(Required work) Please write out exactly the lines of the data below from the line holding "Clock inverter | 1 | 7.51" through the line holding "buf+inv | 64 | 4.29", and leave out the rest.
--- START ---
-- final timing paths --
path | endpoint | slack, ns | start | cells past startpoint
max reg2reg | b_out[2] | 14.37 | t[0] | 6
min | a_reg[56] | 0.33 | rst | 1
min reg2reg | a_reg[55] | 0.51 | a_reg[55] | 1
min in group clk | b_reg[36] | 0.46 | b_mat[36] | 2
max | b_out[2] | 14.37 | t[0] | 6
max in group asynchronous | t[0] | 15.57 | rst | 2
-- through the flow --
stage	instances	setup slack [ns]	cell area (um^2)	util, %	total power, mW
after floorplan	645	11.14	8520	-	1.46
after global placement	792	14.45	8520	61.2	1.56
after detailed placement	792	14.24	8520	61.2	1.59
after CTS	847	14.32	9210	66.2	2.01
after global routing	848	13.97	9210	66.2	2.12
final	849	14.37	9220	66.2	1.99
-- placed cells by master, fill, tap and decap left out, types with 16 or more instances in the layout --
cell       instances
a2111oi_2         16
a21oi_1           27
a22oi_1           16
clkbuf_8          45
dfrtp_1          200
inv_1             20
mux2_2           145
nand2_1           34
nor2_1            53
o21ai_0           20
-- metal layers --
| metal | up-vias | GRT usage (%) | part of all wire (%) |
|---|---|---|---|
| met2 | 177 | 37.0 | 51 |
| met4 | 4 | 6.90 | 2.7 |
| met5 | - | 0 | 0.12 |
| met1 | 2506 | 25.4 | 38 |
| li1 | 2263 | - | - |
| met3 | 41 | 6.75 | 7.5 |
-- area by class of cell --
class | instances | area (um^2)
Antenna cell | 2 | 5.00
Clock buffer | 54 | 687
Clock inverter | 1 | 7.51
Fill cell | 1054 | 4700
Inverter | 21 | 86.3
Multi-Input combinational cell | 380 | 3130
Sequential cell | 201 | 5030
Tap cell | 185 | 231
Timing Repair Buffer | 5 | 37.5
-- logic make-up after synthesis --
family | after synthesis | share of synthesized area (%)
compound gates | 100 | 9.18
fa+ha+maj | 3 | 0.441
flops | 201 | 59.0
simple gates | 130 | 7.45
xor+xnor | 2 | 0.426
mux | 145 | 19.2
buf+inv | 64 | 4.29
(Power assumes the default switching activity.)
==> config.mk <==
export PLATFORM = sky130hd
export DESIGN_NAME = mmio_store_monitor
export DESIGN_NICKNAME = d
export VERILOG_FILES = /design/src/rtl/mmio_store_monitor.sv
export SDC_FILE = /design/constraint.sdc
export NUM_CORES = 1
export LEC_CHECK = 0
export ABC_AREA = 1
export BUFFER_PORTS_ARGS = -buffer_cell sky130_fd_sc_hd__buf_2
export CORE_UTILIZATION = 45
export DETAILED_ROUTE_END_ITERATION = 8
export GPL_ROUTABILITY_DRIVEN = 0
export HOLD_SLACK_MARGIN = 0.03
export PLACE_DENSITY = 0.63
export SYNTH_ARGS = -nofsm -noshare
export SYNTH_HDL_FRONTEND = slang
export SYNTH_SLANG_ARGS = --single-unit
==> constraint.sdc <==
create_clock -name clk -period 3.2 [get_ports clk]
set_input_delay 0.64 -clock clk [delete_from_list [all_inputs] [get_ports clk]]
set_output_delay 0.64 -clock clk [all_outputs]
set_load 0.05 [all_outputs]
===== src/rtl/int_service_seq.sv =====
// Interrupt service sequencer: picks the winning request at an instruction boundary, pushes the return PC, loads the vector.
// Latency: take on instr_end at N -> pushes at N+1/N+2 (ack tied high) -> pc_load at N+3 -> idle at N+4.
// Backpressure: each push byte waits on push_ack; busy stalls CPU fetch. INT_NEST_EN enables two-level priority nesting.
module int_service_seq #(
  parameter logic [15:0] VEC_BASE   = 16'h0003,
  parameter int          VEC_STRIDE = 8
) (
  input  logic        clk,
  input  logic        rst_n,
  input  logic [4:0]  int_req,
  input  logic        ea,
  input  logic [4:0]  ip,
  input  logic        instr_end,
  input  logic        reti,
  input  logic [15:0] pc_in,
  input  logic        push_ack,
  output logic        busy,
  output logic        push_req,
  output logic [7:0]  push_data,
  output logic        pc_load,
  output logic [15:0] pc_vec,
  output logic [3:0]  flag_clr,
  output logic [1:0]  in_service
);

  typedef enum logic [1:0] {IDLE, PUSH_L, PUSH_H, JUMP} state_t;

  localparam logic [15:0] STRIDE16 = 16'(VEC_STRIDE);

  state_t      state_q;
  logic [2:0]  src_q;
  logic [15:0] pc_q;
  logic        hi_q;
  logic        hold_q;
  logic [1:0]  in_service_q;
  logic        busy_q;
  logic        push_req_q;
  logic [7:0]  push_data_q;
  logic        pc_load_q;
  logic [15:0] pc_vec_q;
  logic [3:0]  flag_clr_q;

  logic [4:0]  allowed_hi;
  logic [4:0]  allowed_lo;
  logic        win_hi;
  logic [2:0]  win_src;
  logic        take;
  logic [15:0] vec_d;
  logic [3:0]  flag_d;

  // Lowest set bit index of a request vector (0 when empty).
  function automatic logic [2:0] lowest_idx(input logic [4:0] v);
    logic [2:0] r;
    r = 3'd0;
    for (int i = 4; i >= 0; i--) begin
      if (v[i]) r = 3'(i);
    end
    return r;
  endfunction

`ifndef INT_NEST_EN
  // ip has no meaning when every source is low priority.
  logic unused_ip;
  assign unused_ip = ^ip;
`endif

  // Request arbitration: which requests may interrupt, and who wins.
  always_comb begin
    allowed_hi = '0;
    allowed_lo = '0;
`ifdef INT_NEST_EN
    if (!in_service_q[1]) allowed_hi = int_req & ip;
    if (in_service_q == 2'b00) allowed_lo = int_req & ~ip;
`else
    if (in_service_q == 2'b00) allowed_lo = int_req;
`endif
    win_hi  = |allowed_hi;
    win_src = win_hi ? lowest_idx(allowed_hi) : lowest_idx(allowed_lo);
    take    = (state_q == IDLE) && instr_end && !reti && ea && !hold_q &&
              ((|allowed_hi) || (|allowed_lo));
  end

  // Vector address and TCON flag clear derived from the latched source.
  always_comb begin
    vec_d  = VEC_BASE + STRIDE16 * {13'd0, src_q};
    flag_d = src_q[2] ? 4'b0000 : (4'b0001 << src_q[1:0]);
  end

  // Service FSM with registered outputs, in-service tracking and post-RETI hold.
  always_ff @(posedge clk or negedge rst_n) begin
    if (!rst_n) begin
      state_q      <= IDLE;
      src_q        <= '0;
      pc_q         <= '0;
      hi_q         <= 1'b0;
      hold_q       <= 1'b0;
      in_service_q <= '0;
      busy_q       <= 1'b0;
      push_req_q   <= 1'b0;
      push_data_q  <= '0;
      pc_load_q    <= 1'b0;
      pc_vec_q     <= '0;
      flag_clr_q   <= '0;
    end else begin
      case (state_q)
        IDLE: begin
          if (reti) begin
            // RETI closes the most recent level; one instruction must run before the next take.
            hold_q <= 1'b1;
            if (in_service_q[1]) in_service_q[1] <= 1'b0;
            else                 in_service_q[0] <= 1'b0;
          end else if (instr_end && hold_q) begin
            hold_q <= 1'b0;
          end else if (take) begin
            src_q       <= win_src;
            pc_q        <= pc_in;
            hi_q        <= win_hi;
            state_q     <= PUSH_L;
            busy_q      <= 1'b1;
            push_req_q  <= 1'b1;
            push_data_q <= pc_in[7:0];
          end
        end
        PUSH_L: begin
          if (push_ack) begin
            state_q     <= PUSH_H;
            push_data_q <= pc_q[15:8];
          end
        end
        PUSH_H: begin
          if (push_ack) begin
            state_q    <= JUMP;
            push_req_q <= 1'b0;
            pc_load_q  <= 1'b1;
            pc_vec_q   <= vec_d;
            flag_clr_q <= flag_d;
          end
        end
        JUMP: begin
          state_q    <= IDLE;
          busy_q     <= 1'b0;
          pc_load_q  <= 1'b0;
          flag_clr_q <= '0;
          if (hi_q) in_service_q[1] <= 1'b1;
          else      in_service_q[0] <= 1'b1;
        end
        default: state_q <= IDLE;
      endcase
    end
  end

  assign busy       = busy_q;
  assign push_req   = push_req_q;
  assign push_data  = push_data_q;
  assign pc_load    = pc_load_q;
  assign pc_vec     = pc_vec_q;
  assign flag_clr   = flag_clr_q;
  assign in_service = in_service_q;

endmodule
--- END ---
(Task response)
Clock inverter | 1 | 7.51
Fill cell | 1054 | 4700
Inverter | 21 | 86.3
Multi-Input combinational cell | 380 | 3130
Sequential cell | 201 | 5030
Tap cell | 185 | 231
Timing Repair Buffer | 5 | 37.5
-- logic make-up after synthesis --
family | after synthesis | share of synthesized area (%)
compound gates | 100 | 9.18
fa+ha+maj | 3 | 0.441
flops | 201 | 59.0
simple gates | 130 | 7.45
xor+xnor | 2 | 0.426
mux | 145 | 19.2
buf+inv | 64 | 4.29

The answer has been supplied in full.